A PREEMINENT scholar in the field of theology and economics has warned that faith-based organisations such as Anglicare and UnitingCare West will cease to exist unless they move to maintain and improve their connections to the church by better identifying ‘mission and identity’.
Paul Oslington, from the Australian Catholic University, was in Perth last week to speak with Western Australia’s faith-based community service organisations.
“It is not just a concern for the churches; if these organisations lose touch with their roots and what nourishes them, what nourishes their staff … then they die,” Professor Oslington said.
“The government, as well as the churches, should be very concerned about the loss of the Christian identity.”
In recent years there has been a trend across Australia toward state and federal governments contracting out community services to non-government organisations.
Professor Oslington is cynical in his assessment of this practice, suggesting it is little more than a bid to save money by transferring cost to a sector that’s nimble and cost-efficient, largely by virtue of tight budgets and large client lists.
“You’re cheap, that’s why the government likes to deliver services through your organisations,” he said.
Professor Oslington said one of the reasons community sector service delivery was cheaper than that of the government sector was that wages were 25 per cent lower in the former.
The government is the dominant customer of community sector services, he added.
“The government is the monopsony purchaser of social services; it is just basic economics that the government is able to drive the price below what would exist in a competitive market for those services,” Professor Oslington said.

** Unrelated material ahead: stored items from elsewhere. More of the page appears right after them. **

$ cat config.mk
export PLATFORM = sky130hd
export DESIGN_NAME = rf_datapath
export DESIGN_NICKNAME = d
export VERILOG_FILES = /design/src/rtl/rf_datapath_pkg.sv /design/src/rtl/rf_regfile.sv /design/src/rtl/rf_alu.sv /design/src/rtl/rf_dataram.sv /design/src/rtl/rf_datapath.sv
export SDC_FILE = /design/constraint.sdc
export NUM_CORES = 2
export LEC_CHECK = 0
export BUFFER_PORTS_ARGS = -buffer_cell sky130_fd_sc_hd__clkbuf_2
export CORE_ASPECT_RATIO = 2
export CORE_UTILIZATION = 40
export DETAILED_ROUTE_END_ITERATION = 12
export GPL_TIMING_DRIVEN = 0
export PLACE_DENSITY_LB_ADDON = 0.08
export SYNTH_ARGS = -nofsm -noshare
export SYNTH_HDL_FRONTEND = slang
export SYNTH_HIERARCHICAL = 1
export SYNTH_SLANG_ARGS = --single-unit
$ cat constraint.sdc
create_clock -name clk -period 9.15 [get_ports clk]
set_clock_uncertainty 0.05 [all_clocks]
set_input_delay 0.4575 -clock clk [delete_from_list [all_inputs] [get_ports clk]]
set_output_delay 0.4575 -clock clk [all_outputs]
set_load 0.01 [all_outputs]
$ cat src/rtl/rf_datapath_pkg.sv
package rf_datapath_pkg;
    localparam int FN_W = 4;
    typedef enum logic [FN_W-1:0] {
        FN_ADD  = 4'd0,
        FN_SUB  = 4'd1,
        FN_INC  = 4'd2,
        FN_AND  = 4'd3,
        FN_OR   = 4'd4,
        FN_XOR  = 4'd5,
        FN_NOT  = 4'd6,
        FN_PASS = 4'd7
    } alu_fn_e;
endpackage

$ cat src/rtl/rf_regfile.sv
module rf_regfile #(
    parameter int DATA_W = 16,
    parameter int REG_N  = 8,
    localparam int ADDR_W = $clog2(REG_N)
) (
    input  logic              clk,
    input  logic              rst_n,
    input  logic              we,
    input  logic [ADDR_W-1:0] waddr,
    input  logic [DATA_W-1:0] wdata,
    input  logic [ADDR_W-1:0] raddr_a,
    input  logic [ADDR_W-1:0] raddr_b,
    output logic [DATA_W-1:0] rdata_a,
    output logic [DATA_W-1:0] rdata_b
);
    typedef struct packed {
        logic [REG_N-1:0][DATA_W-1:0] regs;
    } rf_state_t;

    rf_state_t st_d, st_q;

    always_comb begin
        st_d = st_q;
        if (we) st_d.regs[waddr] = wdata;
    end

    always_ff @(posedge clk or negedge rst_n) begin
        if (!rst_n) st_q <= '0;
        else        st_q <= st_d;
    end

    assign rdata_a = st_q.regs[raddr_a];
    assign rdata_b = st_q.regs[raddr_b];
endmodule

$ cat src/rtl/rf_alu.sv
module rf_alu
    import rf_datapath_pkg::*;
#(
    parameter int DATA_W = 16
) (
    input  logic [FN_W-1:0]   fn,
    input  logic [DATA_W-1:0] opa,
    input  logic [DATA_W-1:0] opb,
    output logic [DATA_W-1:0] res,
    output logic              v,
    output logic              c,
    output logic              n,
    output logic              z
);
    localparam int MSB = DATA_W - 1;
    logic [DATA_W:0] wide;

    always_comb begin
        wide = '0;
        res  = '0;
        v    = 1'b0;
        c    = 1'b0;
        case (fn)
            FN_ADD: begin
                wide = {1'b0, opa} + {1'b0, opb};
                res  = wide[MSB:0];
                c    = wide[DATA_W];
                v    = (opa[MSB] == opb[MSB]) && (res[MSB] != opa[MSB]);
            end
            FN_SUB: begin
                wide = {1'b0, opa} + {1'b0, ~opb} + {{DATA_W{1'b0}}, 1'b1};
                res  = wide[MSB:0];
                c    = wide[DATA_W];
                v    = (opa[MSB] != opb[MSB]) && (res[MSB] != opa[MSB]);
            end
            FN_INC: begin
                wide = {1'b0, opa} + {{DATA_W{1'b0}}, 1'b1};
                res  = wide[MSB:0];
                c    = wide[DATA_W];
                v    = !opa[MSB] && res[MSB];
            end
            FN_AND:  res = opa & opb;
            FN_OR:   res = opa | opb;
            FN_XOR:  res = opa ^ opb;
            FN_NOT:  res = ~opa;
            FN_PASS: res = opb;
            default: res = '0;
        endcase
        n = res[MSB];
        z = (res == '0);
    end
endmodule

“If you are cheap because of exploitation of monopsony power, that is not an efficiency gain.”
He said the current contractual arrangements would not be sustainable if the mission and identity of faith-based organisations was lost and suggested the government would have an “awfully big problem.”

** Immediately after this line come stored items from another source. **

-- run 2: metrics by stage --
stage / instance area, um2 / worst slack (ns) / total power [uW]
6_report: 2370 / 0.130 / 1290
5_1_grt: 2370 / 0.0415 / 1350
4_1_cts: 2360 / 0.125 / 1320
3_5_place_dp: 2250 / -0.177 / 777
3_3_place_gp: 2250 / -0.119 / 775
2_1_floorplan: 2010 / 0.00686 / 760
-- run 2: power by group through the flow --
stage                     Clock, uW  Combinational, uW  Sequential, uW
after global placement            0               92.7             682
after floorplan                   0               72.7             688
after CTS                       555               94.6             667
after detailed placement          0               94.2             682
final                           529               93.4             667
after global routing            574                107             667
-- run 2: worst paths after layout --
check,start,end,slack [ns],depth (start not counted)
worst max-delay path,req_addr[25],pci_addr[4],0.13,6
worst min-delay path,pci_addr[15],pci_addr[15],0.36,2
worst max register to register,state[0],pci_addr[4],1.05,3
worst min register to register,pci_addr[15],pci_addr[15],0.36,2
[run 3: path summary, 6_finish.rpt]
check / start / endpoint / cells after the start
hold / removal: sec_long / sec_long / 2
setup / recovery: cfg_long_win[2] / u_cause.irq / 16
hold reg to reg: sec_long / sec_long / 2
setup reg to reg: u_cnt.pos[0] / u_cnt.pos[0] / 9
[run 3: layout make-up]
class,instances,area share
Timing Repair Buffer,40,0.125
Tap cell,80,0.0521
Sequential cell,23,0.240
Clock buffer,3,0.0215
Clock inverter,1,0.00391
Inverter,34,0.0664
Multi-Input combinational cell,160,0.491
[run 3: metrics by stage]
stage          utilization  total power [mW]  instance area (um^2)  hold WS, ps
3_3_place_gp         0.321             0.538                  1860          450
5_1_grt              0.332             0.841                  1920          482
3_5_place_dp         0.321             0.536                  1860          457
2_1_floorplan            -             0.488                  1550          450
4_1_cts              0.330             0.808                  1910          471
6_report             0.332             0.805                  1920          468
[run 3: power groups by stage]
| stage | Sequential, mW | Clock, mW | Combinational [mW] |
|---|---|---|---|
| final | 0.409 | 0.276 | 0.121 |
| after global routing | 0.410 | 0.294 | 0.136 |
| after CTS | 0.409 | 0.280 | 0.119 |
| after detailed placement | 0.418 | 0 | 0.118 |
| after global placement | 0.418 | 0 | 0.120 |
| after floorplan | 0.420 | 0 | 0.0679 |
`config.mk`:
```
export PLATFORM = sky130hd
export DESIGN_NAME = reg_scoreboard
export DESIGN_NICKNAME = d
export VERILOG_FILES = /design/src/rtl/sb_pkg.sv /design/src/rtl/sb_release_line.sv /design/src/rtl/sb_hazard.sv /design/src/rtl/sb_reg_table.sv /design/src/rtl/reg_scoreboard.sv
export SDC_FILE = /design/constraint.sdc
export NUM_CORES = 1
export LEC_CHECK = 0
export BUFFER_PORTS_ARGS = -buffer_cell sky130_fd_sc_hd__buf_2
export CAP_MARGIN = 20
export CORE_MARGIN = 1
export CORE_UTILIZATION = 40
export DETAILED_ROUTE_END_ITERATION = 6
export SYNTH_ARGS = -nofsm -noshare
export SYNTH_HDL_FRONTEND = slang
export SYNTH_SLANG_ARGS = --single-unit
```
`constraint.sdc`:
```
create_clock -name clk -period 4.48 [get_ports clk]
set_input_delay 0.896 -clock clk [delete_from_list [all_inputs] [get_ports clk]]
set_output_delay 0.896 -clock clk [all_outputs]
set_load 0.01 [all_outputs]
```
## src/rtl/iomsg_pkg.sv

```systemverilog
package iomsg_pkg;
  typedef enum logic [1:0] {
    MS_IDLE,
    MS_FETCH,
    MS_STORE,
    MS_MIRROR
  } mstate_e;
endpackage

```

## src/rtl/strobe_sync.sv

```systemverilog
module strobe_sync #(
  parameter int STAGES = 2
) (
  input  logic clk,
  input  logic rst,
  input  logic sel_n_async,
  output logic fall
);
  localparam int LAST = STAGES;

  logic [LAST:0] sh;

  always_ff @(posedge clk) begin
    if (rst) sh <= '1;
    else     sh <= {sh[LAST-1:0], sel_n_async};
  end

  assign fall = sh[LAST] & ~sh[LAST-1];


  one_pulse_chk: assert property (@(posedge clk) disable iff (rst)
    fall |=> !fall);
endmodule

```

## src/rtl/capture_mem.sv

```systemverilog
module capture_mem #(
  parameter int AW = 8,
  parameter int DW = 8
) (
  input  logic          clk,
  input  logic          we,
  input  logic [AW-1:0] waddr,
  input  logic [DW-1:0] wdata,
  input  logic          re,
  input  logic [AW-1:0] raddr,
  output logic [DW-1:0] rdata
);
  localparam int DEPTH = 1 << AW;

  logic [DW-1:0] mem [DEPTH];

  always_ff @(posedge clk) begin
    if (we) mem[waddr] <= wdata;
  end

  always_ff @(posedge clk) begin
    if (re) rdata <= mem[raddr];
  end
endmodule

```

## src/rtl/mirror_ctrl.sv

```systemverilog
module mirror_ctrl
  import iomsg_pkg::*;
#(
  parameter int PTR_W = 8,
  parameter int DW    = 8,
  parameter int TA_W  = 16
) (
  input  logic             clk,
  input  logic             rst,
  input  logic             init_req,
  input  logic [TA_W-1:0]  init_base,
  input  logic [PTR_W-1:0] cnt,
  input  logic             bump,
  output logic             mst_req,
  output logic             mst_we,
  output logic [TA_W-1:0]  mst_addr,
  output logic [DW-1:0]    mst_wdata,
  input  logic [DW-1:0]    mst_rdata,
  input  logic             mst_done
);
  localparam logic [TA_W-1:0] OFS_IN  = TA_W'(2);
  localparam logic [TA_W-1:0] OFS_OUT = TA_W'(1);

  mstate_e         state;
  logic [TA_W-1:0] base_q;
  logic [TA_W-1:0] pend_q;
  logic            dirty;

  always_ff @(posedge clk) begin
    if (rst) begin
      state     <= MS_IDLE;
      base_q    <= '0;
      pend_q    <= '0;
      dirty     <= 1'b0;
      mst_req   <= 1'b0;
      mst_we    <= 1'b0;
      mst_addr  <= '0;
      mst_wdata <= '0;
    end else begin
      if (bump) dirty <= 1'b1;
      case (state)
        MS_IDLE: begin
          if (init_req) begin
            pend_q   <= init_base;
            mst_addr <= init_base - OFS_IN;
            mst_we   <= 1'b0;
            mst_req  <= 1'b1;
            state    <= MS_FETCH;
          end else if (dirty) begin
            if (base_q != '0) begin
              mst_addr  <= base_q - OFS_OUT;
              mst_we    <= 1'b1;
              mst_wdata <= DW'(cnt);
              mst_req   <= 1'b1;
              state     <= MS_MIRROR;
            end
            dirty <= bump;
          end
        end
        MS_FETCH: begin
          if (mst_done) begin
            mst_addr  <= pend_q - OFS_OUT;
            mst_we    <= 1'b1;
            mst_wdata <= mst_rdata;
            state     <= MS_STORE;
          end
        end
        MS_STORE: begin
          if (mst_done) begin
            base_q  <= pend_q;
            mst_req <= 1'b0;
            mst_we  <= 1'b0;
            state   <= MS_IDLE;
          end
        end
        default: begin
          if (mst_done) begin
            mst_req <= 1'b0;
            mst_we  <= 1'b0;
            state   <= MS_IDLE;
          end
        end
      endcase
    end
  end


  hold_fields_chk: assert property (@(posedge clk) disable iff (rst)
    (mst_req && !mst_done) |=> (mst_req && $stable(mst_we) &&
                                $stable(mst_addr) && $stable(mst_wdata)));


  no_zero_base_write_chk: assert property (@(posedge clk) disable iff (rst)
    ($rose(mst_req) && mst_we) |-> (base_q != '0));


  init_starts_read_chk: assert property (@(posedge clk) disable iff (rst)
    ($rose(mst_req) && $past(init_req)) |-> !mst_we);
endmodule

```

## src/rtl/iostrobe_msgbuf.sv

```systemverilog
module iostrobe_msgbuf #(
  parameter int DW          = 8,
  parameter int PTR_W       = 8,
  parameter int TA_W        = 16,
  parameter int SYNC_STAGES = 2
) (
  input  logic            clk,
  input  logic            rst,
  input  logic            io_sel_n,
  input  logic [DW-1:0]   io_data,
  input  logic            rd_req,
  output logic            rd_done,
  output logic            rd_valid,
  output logic [DW-1:0]   rd_data,
  input  logic            init_req,
  input  logic [TA_W-1:0] init_base,
  output logic            mst_req,
  output logic            mst_we,
  output logic [TA_W-1:0] mst_addr,
  output logic [DW-1:0]   mst_wdata,
  input  logic [DW-1:0]   mst_rdata,
  input  logic            mst_done
);
  localparam logic [PTR_W-1:0] ONE = PTR_W'(1);

  logic             cap_fall;
  logic [PTR_W-1:0] wr_ptr;
  logic [PTR_W-1:0] rd_cnt;
  logic             avail;
  logic             take;

  strobe_sync #(.STAGES(SYNC_STAGES)) u_sync (
    .clk         (clk),
    .rst         (rst),
    .sel_n_async (io_sel_n),
    .fall        (cap_fall)
  );

  assign avail = (wr_ptr != rd_cnt);
  assign take  = rd_req & avail;

  capture_mem #(.AW(PTR_W), .DW(DW)) u_mem (
    .clk   (clk),
    .we    (cap_fall),
    .waddr (wr_ptr),
    .wdata (io_data),
    .re    (take),
    .raddr (rd_cnt),
    .rdata (rd_data)
  );

  always_ff @(posedge clk) begin
    if (rst) begin
      wr_ptr   <= '0;
      rd_cnt   <= '0;
      rd_done  <= 1'b0;
      rd_valid <= 1'b0;
    end else begin
      if (cap_fall) wr_ptr <= wr_ptr + ONE;
      if (take)     rd_cnt <= rd_cnt + ONE;
      rd_done  <= rd_req;
      rd_valid <= take;
    end
  end

  mirror_ctrl #(.PTR_W(PTR_W), .DW(DW), .TA_W(TA_W)) u_mirror (
    .clk       (clk),
    .rst       (rst),
    .init_req  (init_req),
    .init_base (init_base),
    .cnt       (rd_cnt),
    .bump      (take),
    .mst_req   (mst_req),
    .mst_we    (mst_we),
    .mst_addr  (mst_addr),
    .mst_wdata (mst_wdata),
    .mst_rdata (mst_rdata),
    .mst_done  (mst_done)
  );


  done_follows_req_chk: assert property (@(posedge clk) disable iff (rst)
    rd_done |-> $past(rd_req));


  valid_needs_done_chk: assert property (@(posedge clk) disable iff (rst)
    rd_valid |-> rd_done);


  index_step_chk: assert property (@(posedge clk) disable iff (rst)
    rd_done |-> (rd_cnt == $past(rd_cnt) + PTR_W'(rd_valid)));
endmodule

```
$ cat src/rtl/endian_mode.sv
module endian_mode (
  input  logic clk,
  input  logic rst,
  input  logic strap_big,
  input  logic user_mode,
  input  logic rev_bit,
  output logic eff_big
);
  logic base_big_q;

  // The strap is sampled only while reset is held; afterwards it is ignored.
  always_ff @(posedge clk) begin
    if (rst) base_big_q <= strap_big;
  end

  assign eff_big = base_big_q ^ (user_mode & rev_bit);
endmodule

$ cat src/rtl/lane_decode.sv
module lane_decode
  import lane_steer_pkg::*;
(
  input  logic [1:0]       width,
  input  logic [OFF_W-1:0] off,
  input  logic             big,
  output logic [LANES-1:0] be,
  output logic [OFF_W-1:0] low_lane,
  output logic [CNT_W-1:0] nbytes,
  output logic             misalign,
  output logic             badwidth
);
  logic [LANES-1:0] span;
  logic [CNT_W:0]   low_calc;

  always_comb begin
    nbytes   = CNT_W'(width) + CNT_W'(1);
    badwidth = (width == XW_TRIPLE);
    misalign = ((width == XW_HALF) && off[0]) ||
               ((width == XW_WORD) && (off != '0));
    span     = LANES'((1 << nbytes) - 1);
    if (big) low_calc = (CNT_W+1)'(LANES) - (CNT_W+1)'(off) - (CNT_W+1)'(nbytes);
    else     low_calc = (CNT_W+1)'(off);
    low_lane = low_calc[OFF_W-1:0];
    if (misalign || badwidth) be = '0;
    else                      be = span << low_lane;
  end
endmodule

$ cat src/rtl/store_steer.sv
module store_steer
  import lane_steer_pkg::*;
(
  input  logic [BUS_W-1:0] din,
  input  logic [OFF_W-1:0] low_lane,
  input  logic [LANES-1:0] be,
  output logic [BUS_W-1:0] dout
);
  logic [BUS_W-1:0] shifted;
  assign shifted = din << {low_lane, 3'b000};

  for (genvar j = 0; j < LANES; j++) begin : g_lane
    assign dout[8*j +: 8] = be[j] ? shifted[8*j +: 8] : 8'h00;
  end
endmodule
--- src/rtl/wdt2.sv ---
module wdt2 #(
  parameter int VERSION = 1,
  parameter logic [10:0] IMPL_CODE = 11'h2A5
) (
  input  logic        clk,
  input  logic        rst_n,
  input  logic [63:0] sys_count,
  input  logic        bus_sel,
  input  logic        bus_wr,
  input  logic        bus_refresh_frame,
  input  logic [11:0] bus_addr,
  input  logic [31:0] bus_wdata,
  output logic [31:0] bus_rdata,
  output logic        stage1_irq,
  output logic        stage2_rst_req
);

  localparam logic        HAS_HI    = (VERSION != 0);
  localparam logic [3:0]  VER4      = 4'(VERSION);
  localparam logic [11:0] A_CTRL    = 12'h000;
  localparam logic [11:0] A_OFS_LO  = 12'h008;
  localparam logic [11:0] A_OFS_HI  = 12'h00C;
  localparam logic [11:0] A_CMP_LO  = 12'h010;
  localparam logic [11:0] A_CMP_HI  = 12'h014;
  localparam logic [11:0] A_IDENT   = 12'hFCC;

  logic        en, ws0, ws1;
  logic [47:0] ofs, ofs_nxt;
  logic [63:0] cmp;

  wire wr_any  = bus_sel & bus_wr;
  wire wr_ctl  = wr_any & ~bus_refresh_frame;
  wire wr_ref  = wr_any & bus_refresh_frame & (bus_addr == A_CTRL);
  wire wr_cs   = wr_ctl & (bus_addr == A_CTRL);
  wire wr_olo  = wr_ctl & (bus_addr == A_OFS_LO);
  wire wr_ohi  = wr_ctl & (bus_addr == A_OFS_HI) & HAS_HI;
  wire refresh = wr_ref | wr_cs | wr_olo | wr_ohi;
  wire expiry  = en & ~ws1 & (sys_count >= cmp);

  always_comb begin
    ofs_nxt = ofs;
    if (wr_olo) ofs_nxt[31:0]  = bus_wdata;
    if (wr_ohi) ofs_nxt[47:32] = bus_wdata[15:0];
  end

  always_ff @(posedge clk or negedge rst_n) begin
    if (!rst_n) begin
      en  <= 1'b0;
      ws0 <= 1'b0;
      ws1 <= 1'b0;
      ofs <= '0;
      cmp <= '0;
    end else begin
      ofs <= ofs_nxt;
      if (wr_cs) en <= bus_wdata[0];
      if (refresh) begin
        ws0 <= 1'b0;
        cmp <= sys_count + {16'h0, ofs_nxt};
      end else if (expiry) begin
        if (!ws0) begin
          ws0 <= 1'b1;
          cmp <= sys_count + {16'h0, ofs};
        end else begin
          ws1 <= 1'b1;
        end
      end
    end
  end

  logic [31:0] rd_val;
  always_comb begin
    rd_val = '0;
    if (!bus_refresh_frame) begin
      case (bus_addr)
        A_CTRL:   rd_val = {29'h0, ws1, ws0, en};
        A_OFS_LO: rd_val = ofs[31:0];
        A_OFS_HI: rd_val = {16'h0, ofs[47:32]};
        A_CMP_LO: rd_val = cmp[31:0];
        A_CMP_HI: rd_val = cmp[63:32];
        A_IDENT:  rd_val = {12'h0, VER4, 5'h0, IMPL_CODE};
        default:  rd_val = '0;
      endcase
    end
  end

  assign bus_rdata      = (bus_sel & ~bus_wr) ? rd_val : 32'h0;
  assign stage1_irq     = ws0;
  assign stage2_rst_req = ws1;

  p_refresh_wins_r8: assert property (@(posedge clk) disable iff (!rst_n)
    refresh |=> !stage1_irq);

  p_first_stage_r6: assert property (@(posedge clk) disable iff (!rst_n)
    (en && !ws0 && !ws1 && !refresh && sys_count >= cmp) |=> stage1_irq);

  p_stage_order_r7: assert property (@(posedge clk) disable iff (!rst_n)
    $rose(stage2_rst_req) |-> $past(stage1_irq));

  p_stage2_sticky_r7: assert property (@(posedge clk) disable iff (!rst_n)
    stage2_rst_req |=> stage2_rst_req);

  p_quiet_when_off_r9: assert property (@(posedge clk) disable iff (!rst_n)
    ($rose(stage1_irq) || $rose(stage2_rst_req)) |-> $past(en));

endmodule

“The government was frightened when it funded schools back in the 1960s that all the kids from Catholic schools would come into the public system and the system would collapse. That is nothing compared to what would happen if the church-related social services sector gradually collapsed,” Professor Oslington said.
He suggested four actions be taken to improve the situation.
The first was to establish how the organisations were related to the church.
“If we are talking about what these organisations are in relation to the church, then that should be reflected in the legal relationships between the organisations and the churches they are related to,” Professor Oslington said.
“It is my contention you will not be able to motivate your staff and continue on the way you are unless you can articulate clearly what you are in relation to the church.”
Secondly, he thought the government needed to fund the maintenance of organisations’ ongoing ‘mission’, namely their social and religious role.
“There is no reason for the sort of squeamishness for the government funding anything that smells slightly of religion,” Professor Oslington said.
Thirdly, the right to appoint properly informed, properly educated Christian people to senior positions was imperative for the mission and identity of faith-based organisations to survive and thrive.
“There has to be a critical mass of people who understand what nourishes Christian service organisations at the upper levels for it to work in the long term,” he said.
And lastly, training needed improvement so more appropriate leaders for faith-based organisations came through university ranks.
“Typically you are choosing between someone who has all the skills that are necessary to run a large, complex organisation and someone who has the appropriate theological, spiritual formation,” Professor Oslington said, adding that because religion was separated from university education in the mid 19th century, it was hard to get people with a combination of the two skills.
“What we desperately need is places in our education system where people can be properly formed and theologically educated as well as getting the skills that are needed in running a large and complex organisation,” he said.
The state government has collaborated with the community sector during the past two years to improve the relationship between the government and the sector and extensively reform and increase the government procurement of community sector services.
It partnered with the community sector to come up with a plan for reforms, and allocated $604 million additional funding in the 2011 budget to procuring community services.
Last week’s forum was co-hosted by Anglicare and attended by organisations including Uniting Outreach Busselton and UnitingCare West.
Anglicare WA chief executive Ian Carter said the organisation had engaged in an evolving dialogue around its religious foundations.
“The most critical thing for me is that we aren’t about baptising or nurturing new believers, or teaching the Christian faith, that is not what we exist for,’’ he said.
“We are a charity, we are open to all people, and that is an absolutely critical part of our future. We acknowledge those historical connections and the role the church played in that, but we have to continue to portray ourselves in such a way so that people are aware that we are open, non-discriminatory to all people and we will work alongside them.”